The project took around five years to complete. “We had time to think about it and plan it well.”

And thanks to Tony’s long experience in the building industry and Katie’s knack for interior design, the couple undertook everything themselves.

“We had quite a strong vision for it,” says Tony. “I wouldn’t do it that way for my clients, but it was all in my head so I just kind of put it together and saved myself some money.”

The home is clad with cedar shiplap by Hermpac and the roofing is Trimrib in Ironsand by Roofing Industries. Homeowner and builder Tony Buchanan installed the roof himself with his crew - some of the runs were up to 12m long.
The entrance is one area where Tony recruited a professional: friend Jeremy Stratton of The Lawn Laying Company did the landscaping. “We thought it came up beautifully,” says Tony.

Because the site position was so prominent and had the potential to capture some outstanding views, Tony and Katie decided the house needed a high-end fit-out and that they would go all out with materials and ideas they’d always wanted to try.
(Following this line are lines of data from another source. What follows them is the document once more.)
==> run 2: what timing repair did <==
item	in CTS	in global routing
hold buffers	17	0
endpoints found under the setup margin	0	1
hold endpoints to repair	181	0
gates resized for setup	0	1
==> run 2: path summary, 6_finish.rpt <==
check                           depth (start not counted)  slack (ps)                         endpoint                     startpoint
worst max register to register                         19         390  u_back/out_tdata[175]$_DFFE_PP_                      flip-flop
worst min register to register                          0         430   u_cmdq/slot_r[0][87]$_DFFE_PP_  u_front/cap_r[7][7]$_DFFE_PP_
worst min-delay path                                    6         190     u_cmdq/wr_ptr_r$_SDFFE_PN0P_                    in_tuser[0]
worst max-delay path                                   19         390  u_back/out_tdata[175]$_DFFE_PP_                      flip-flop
[config.mk]
export PLATFORM = sky130hd
export DESIGN_NAME = sqmm_ctrl
export DESIGN_NICKNAME = d
export VERILOG_FILES = /design/src/rtl/core/sqmm_pkg.sv /design/src/rtl/core/sqmm_ctrl.sv
export SDC_FILE = /design/constraint.sdc
export NUM_CORES = 1
export LEC_CHECK = 0
export ABC_AREA = 1
export BUFFER_PORTS_ARGS = -buffer_cell sky130_fd_sc_hd__buf_2
export CORE_MARGIN = 2
export CORE_UTILIZATION = 60
export CTS_BUF_LIST = sky130_fd_sc_hd__clkbuf_8
export DETAILED_ROUTE_END_ITERATION = 16
export PLACE_DENSITY = 0.82
export SLEW_MARGIN = 20
export SYNTH_ARGS = -nofsm -noshare
export SYNTH_HDL_FRONTEND = slang
export SYNTH_SLANG_ARGS = --single-unit
[constraint.sdc]
create_clock -name clk -period 4.77 [get_ports clk]
set_input_delay 0.954 -clock clk [delete_from_list [all_inputs] [get_ports clk]]
set_output_delay 0.954 -clock clk [all_outputs]
set_load 0.005 [all_outputs]
[src/rtl/core/sqmm_pkg.sv]
// shared types and constants of the square matrix multiplier
// no dependencies; imported by the controller, the datapath and the top level
`default_nettype none

package sqmm_pkg;

	localparam int unsigned DEF_MAX_DIM    = 8;
	localparam int unsigned DEF_DATA_WIDTH = 32;
	localparam int unsigned CFG_W          = 4;
	localparam int unsigned IDX_FIELD_W    = 3;
	localparam int unsigned HALF_W         = 32;
	localparam int unsigned FIFO_DEPTH     = 2;
	localparam int unsigned FIFO_CNT_W     = 2;

	typedef enum logic {
		ST_LOAD,
		ST_COMPUTE
	} ctrl_state_t;

	typedef struct packed {
		logic wr_m;
		logic wr_n;
	} load_cmd_t;

	typedef struct packed {
		logic                   issue;
		logic                   first;
		logic                   last;
		logic                   final_entry;
		logic [IDX_FIELD_W-1:0] row;
		logic [IDX_FIELD_W-1:0] col;
	} step_cmd_t;

	typedef struct packed {
		logic                  entry_done;
		logic [FIFO_CNT_W-1:0] fifo_count;
	} dp_status_t;

endpackage

`default_nettype wire

[src/rtl/core/sqmm_ctrl.sv]
// controller: size register, load sequencing and multiply-accumulate step issue
// depends on sqmm_pkg
`default_nettype none

module sqmm_ctrl #(
	parameter  int unsigned MAX_DIM = sqmm_pkg::DEF_MAX_DIM,
	localparam int unsigned DEPTH   = MAX_DIM * MAX_DIM,
	localparam int unsigned ADDR_W  = (DEPTH > 1) ? $clog2(DEPTH) : 1
) (
	input  wire logic                       clk,
	input  wire logic                       arst_n,
	input  wire logic                       cfg_wr_en,
	input  wire logic [sqmm_pkg::CFG_W-1:0] cfg_wr_data,
	input  wire logic                       in_valid,
	output logic                            in_stall,
	input  wire sqmm_pkg::dp_status_t       status,
	output sqmm_pkg::load_cmd_t             load,
	output logic [ADDR_W-1:0]               wr_addr,
	output sqmm_pkg::step_cmd_t             step,
	output logic [ADDR_W-1:0]               a_addr,
	output logic [ADDR_W-1:0]               b_addr
);
	import sqmm_pkg::*;

	localparam int unsigned IDX_W = (MAX_DIM > 1) ? $clog2(MAX_DIM) : 1;
	localparam int unsigned DIM_W = $clog2(MAX_DIM + 1);

	ctrl_state_t state_q, state_d;

	logic [DIM_W-1:0]      n_q;
	logic [ADDR_W-1:0]     elem_q;
	logic                  phase_q;
	logic [IDX_W-1:0]      k_q, c_q, r_q;
	logic [ADDR_W-1:0]     a_addr_q, b_addr_q, row_base_q;
	logic [FIFO_CNT_W-1:0] inflight_q;

	logic [DIM_W-1:0]   size_clamped;
	logic [DIM_W-1:0]   n_m1;
	logic [2*DIM_W-1:0] area_w;
	logic [ADDR_W-1:0]  area_m1;
	logic [ADDR_W-1:0]  n_a;
	logic               accept, elem_last, load_done;
	logic               last_k, last_c, last_r;
	logic [2:0]         slots;
	logic               can_issue;

	always_comb begin
		if (cfg_wr_data == '0) begin
			size_clamped = DIM_W'(1);
		end else if (cfg_wr_data > CFG_W'(MAX_DIM)) begin
			size_clamped = DIM_W'(MAX_DIM);
		end else begin
			size_clamped = DIM_W'(cfg_wr_data);
		end
	end

	assign n_m1    = n_q - DIM_W'(1);
	assign area_w  = {{DIM_W{1'b0}}, n_q} * {{DIM_W{1'b0}}, n_q};
	assign area_m1 = ADDR_W'(area_w - (2*DIM_W)'(1));
	assign n_a     = ADDR_W'(n_q);

	assign accept    = in_valid && (state_q == ST_LOAD);
	assign elem_last = (elem_q == area_m1);
	assign load_done = accept && phase_q && elem_last;

	assign last_k = (DIM_W'(k_q) == n_m1);
	assign last_c = (DIM_W'(c_q) == n_m1);
	assign last_r = (DIM_W'(r_q) == n_m1);

	// a new product entry needs a free result slot
	assign slots     = {1'b0, status.fifo_count} + {1'b0, inflight_q};
	assign can_issue = (state_q == ST_COMPUTE) && ((k_q != '0) || (slots < 3'(FIFO_DEPTH)));

	always_ff @(posedge clk or negedge arst_n) begin
		if (!arst_n) begin
			state_q <= ST_LOAD;
		end else begin
			state_q <= state_d;
		end
	end

	always_comb begin
		state_d          = state_q;
		in_stall         = 1'b1;
		load.wr_m        = accept && !phase_q;
		load.wr_n        = accept && phase_q;
		wr_addr          = elem_q;
		step.issue       = can_issue;
		step.first       = (k_q == '0);
		step.last        = last_k;
		step.final_entry = last_k && last_c && last_r;
		step.row         = IDX_FIELD_W'(r_q);
		step.col         = IDX_FIELD_W'(c_q);
		a_addr           = a_addr_q;
		b_addr           = b_addr_q;
		unique case (state_q)
			ST_LOAD: begin
				in_stall = 1'b0;
				if (load_done) begin
					state_d = ST_COMPUTE;
				end
			end
			ST_COMPUTE: begin
				if (can_issue && last_k && last_c && last_r) begin
					state_d = ST_LOAD;
				end
			end
		endcase
	end

	always_ff @(posedge clk or negedge arst_n) begin
		if (!arst_n) begin
			n_q     <= DIM_W'(MAX_DIM);
			elem_q  <= '0;
			phase_q <= 1'b0;
		end else if (cfg_wr_en) begin
			n_q     <= size_clamped;
			elem_q  <= '0;
			phase_q <= 1'b0;
		end else if (accept) begin
			if (elem_last) begin
				elem_q  <= '0;
				phase_q <= !phase_q;
			end else begin
				elem_q <= elem_q + ADDR_W'(1);
			end
		end
	end

	// row, column and inner index walk with running store addresses
	always_ff @(posedge clk or negedge arst_n) begin
		if (!arst_n) begin
			k_q        <= '0;
			c_q        <= '0;
			r_q        <= '0;
			a_addr_q   <= '0;
			b_addr_q   <= '0;
			row_base_q <= '0;
		end else if (load_done) begin
			k_q        <= '0;
			c_q        <= '0;
			r_q        <= '0;
			a_addr_q   <= '0;
			b_addr_q   <= '0;
			row_base_q <= '0;
		end else if (can_issue) begin
			if (!last_k) begin
				k_q      <= k_q + IDX_W'(1);
				a_addr_q <= a_addr_q + ADDR_W'(1);
				b_addr_q <= b_addr_q + n_a;
			end else begin
				k_q <= '0;
				if (!last_c) begin
					c_q      <= c_q + IDX_W'(1);
					a_addr_q <= row_base_q;
					b_addr_q <= ADDR_W'(c_q) + ADDR_W'(1);
				end else begin
					c_q        <= '0;
					b_addr_q   <= '0;
					r_q        <= r_q + IDX_W'(1);
					row_base_q <= row_base_q + n_a;
					a_addr_q   <= row_base_q + n_a;
				end
			end
		end
	end

	// entries fully issued but not yet in the result queue
	always_ff @(posedge clk or negedge arst_n) begin
		if (!arst_n) begin
			inflight_q <= '0;
		end else begin
			priority if ((can_issue && last_k) && !status.entry_done) begin
				inflight_q <= inflight_q + FIFO_CNT_W'(1);
			end else if (!(can_issue && last_k) && status.entry_done) begin
				inflight_q <= inflight_q - FIFO_CNT_W'(1);
			end else begin
				inflight_q <= inflight_q;
			end
		end
	end

	a_walk_restart: assert property (@(posedge clk) disable iff (!arst_n)
		load_done |=> (state_q == ST_COMPUTE && k_q == '0 && c_q == '0 && r_q == '0
			&& a_addr_q == '0 && b_addr_q == '0))
		else $error("index walk not restarted after load");

	a_inflight_bound: assert property (@(posedge clk) disable iff (!arst_n)
		(3'(inflight_q) + 3'(status.fifo_count)) <= 3'(FIFO_DEPTH + 1))
		else $error("too many product entries outstanding");

endmodule

`default_nettype wire

==> results.sh <==
export IMPL_grtUsageTotal_pct=25.87
export IMPL_first_global_vias=2822
export IMPL_tightest_slew_ns=0.9481
export IMPL_maxSlewViolCount=0
export IMPL_cts_tree="done"
export IMPL_hold_path_class="reg -> reg"
export IMPL_n_fill_cell=466
export IMPL_async_flop_share_pct=100.0
export IMPL_crit_path_start_kind="flip-flop"
export IMPL_dr_first_iter_drc_count=188
export IMPL_yosysSeqAreaShare_pct=31.88
export IMPL_dp_slack_ns=1.258
export IMPL_synth_edf_count=0
export IMPL_routed_via_density=5.393
export IMPL_critical_path_class="reg -> out"
export IMPL_drc=0
export IMPL_slowest_stage="dfrtp_1"
export IMPL_finalSetupTns_ns=0
export IMPL_synth_main_ff_cell="dfrtp_1"
export IMPL_core_area_sq_mm=0.005140
export IMPL_htreeDepth=2
export IMPL_drv_cap=0
export IMPL_syn_to_final_growth_pct=8.583
export IMPL_antenna_found_initial=0
export IMPL_grt_max_degree=42
export IMPL_clock_fmax_mhz=273.7
export IMPL_row_count=26
export IMPL_clock_skew_ns=0.007496
export IMPL_ant_nets=0
export IMPL_syn_num_nets=478
export IMPL_cts_resized=0
export IMPL_grt_pass1_wl_mm=12.60
export IMPL_dieArea_sq_mm=0.005972
export IMPL_cts_root_buffer="clkbuf_8"
export IMPL_syn_area_sq_mm=0.003222
export IMPL_finalCritPeriodShare_pct=76.61
export IMPL_die_h_microns=77.28
export IMPL_synth_cells=441
export IMPL_power_uw=837.4
export IMPL_max_stage_delay_ns=0.61
export IMPL_syn_area_per_cell_sq_um=7.306
export IMPL_finalSetupViolations=0
export IMPL_cts_hold_buf=0
export IMPL_cts_sinks=41
export IMPL_drt_wl_total_mm=7.360
export IMPL_cts_made_buffers=5
export IMPL_drive_above_1_share_pct=15.24
export IMPL_critical_path_required_ns=3.82
export IMPL_status="completed"
export IMPL_dpl_hpwl_mm=5.327
export IMPL_powerDensity_mw_per_mm2=239.4
export IMPL_crit_path_end_kind="output port"
export IMPL_critPathArrivalTime_ns=2.70
export IMPL_slew_headroom_pct=36.80
export IMPL_clock_latency_ns=0.30
export IMPL_grt_overflow=0
export IMPL_wl_per_cell_microns=13.41
export IMPL_nNetsFinal=515
export IMPL_ys_types=36
export IMPL_finish_utilization_pct=68.06
export IMPL_drt_pass1_iterations=5
export IMPL_io_buffers=41
export IMPL_setup_slack_ns=1.116
export IMPL_peakVddDrop_uv=192.1
export IMPL_crit_chain="inv_1 -> ha_1 -> inv_1 -> nand2_1 -> nand2_1 -> a21oi_1 -> nand3_2 -> nor3_1 -> buf_2"
export IMPL_die_w_microns=77.28
export IMPL_hold_violations=0
export IMPL_clockBufferDepth=2
export IMPL_io_pins=42
export IMPL_period_minus_slack_ns=3.654
export IMPL_crit_fanout=11
export IMPL_via_count=2961
export IMPL_p_leak_nw=2.058
export IMPL_start_util_pct=62.68
export IMPL_post_cts_repair_setup_buffers=0
export IMPL_globalplace_congestion=0.8526
export IMPL_n_antenna_cell=0
export IMPL_path_buf_inv=3
export IMPL_crit_family="simple AND/OR/NAND/NOR gates"
export IMPL_yosysWarningCount=0
export IMPL_ys_ff_latch=41
export IMPL_clk_pin_slew_ns=0.08
export IMPL_whs_ns=0.5156
export IMPL_rsz0062_at_grt="false"
registers in the layout, indices dropped and copies added, names as in the netlist:
name,count
c_q,3
n_q,4
wr_addr,6
state_q,1
phase_q,1
r_q,3
inflight_q,2
b_addr,6
k_q,3
row_base_q,6
a_addr,6
path summary, 6_finish.rpt:
kind                                    start             to  slack (ns)  cells past startpoint
max in group asynchronous              arst_n     wr_addr[5]        3.38                      1
worst min register to register  inflight_q[0]  inflight_q[0]        0.52                      1
worst min-delay path            inflight_q[0]  inflight_q[0]        0.52                      1
min in group asynchronous              arst_n      b_addr[1]        0.80                      1
worst max-delay path                   n_q[1]        step[6]        1.12                      9
worst max register to register         n_q[1]      a_addr[3]        1.24                     16
cell type report:
cell class              instances  area (sq um)  area share, %
clock buffers                   5         68.82          1.967
clock inverters                 3         17.52         0.5007
inverters                      64         242.7          6.938
multi-input cells             324          1842          52.65
flip-flops and latches         41          1027          29.36
well taps                      70         87.58          2.504
repair buffers                 42         212.7          6.080
through the flow:
| step | cell area (sq um) | instances |
|---|---|---|
| after floorplan | 3222 | 441 |
| after global placement | 3412 | 541 |
| after detailed placement | 3412 | 541 |
| after CTS | 3498 | 549 |
| after global routing | 3498 | 549 |
| final | 3498 | 549 |
logic make-up after synthesis:
logic type	count (synthesis)	synth area share [%]
and+or+nand+nor	237	33.36
buffers and inverters	76	10.95
DFF	41	31.88
AOI/OAI and AO/OA	40	7.068
adders and majority gates	26	10.80
xor gates and xnor gates	21	5.942
synth_stat cells, types with 4 or more instances:
master   instances  share of area, %
a21oi_1         18               2.8
nor2_1          30               3.5
buf_6            6               2.1
nand3_1         53               8.2
ha_1            23               8.9
inv_1           60               7.0
o22ai_1          4              0.78
nand2_2          8               1.6
dfrtp_1         40                31
xnor2_1          5               1.4
nand2_1        122                14
o21ai_0         10               1.6
nand4_1         13               2.5
xor2_1          15               4.1
report_power, final:
group	internal [mW]	total [mW]	switching (mW)	leakage, nW
clock network	0.101	0.227	0.126	0.0439
logic	0.0831	0.225	0.142	1.46
registers	0.365	0.386	0.0206	0.554
total	0.550	0.837	0.288	2.06
per-layer routing:
| layer | part of all wire (%) | GRT usage [%] | up-vias |
|---|---|---|---|
| met2 | 49 | 44.17 | 91 |
| li1 | - | - | 1488 |
| met1 | 44 | 33.16 | 1369 |
| met5 | 0 | 0 | - |
| met4 | 1.3 | 8.571 | 0 |
| met3 | 5.6 | 4.588 | 13 |
cells in the final DEF (no fill, tap or decap), types with 13 or more instances in the layout:
cell     instances
buf_2           41
xor2_1          15
nand2_1        122
a21oi_1         18
inv_1           60
nor2_1          30
dfrtp_1         40
nand3_1         53
ha_1            23
nand4_1         13
Note: power is estimated with default switching activity, not from simulation.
“We incorporated elements that suited the age of the house. It had a lot of 70s and 80s design and you couldn’t avoid the fact that it was a 70s-looking house. So we did that justice by using vertical cedar cladding with a gable roof. It’s also very much in keeping with current style because people are going back to that now, and we also brought it up to date with black joinery.”

The house originally had an orange brick foundation wall. To reference this, Tony added Firth concrete block to the facade – another 70s-style material, but he stacked it for a modern look.

Tony and Katie came up with a theme of timber, concrete and black. “Then we included a little bit of copper as well. All those elemental things: there are barely any plain painted walls.”

Using the right materials the right way is key, says Tony. “I’m a lover of everything when it comes to building, and every house has its style. I would love to build a 1920s villa from scratch and bring it into the modern era. But you can’t build a villa and put cedar on it. It needs oversized weatherboards and all the trimmings. Whether bungalow, minimalist, concrete, Art Deco, they’re all beautiful but you’ve got to be careful to follow the style.”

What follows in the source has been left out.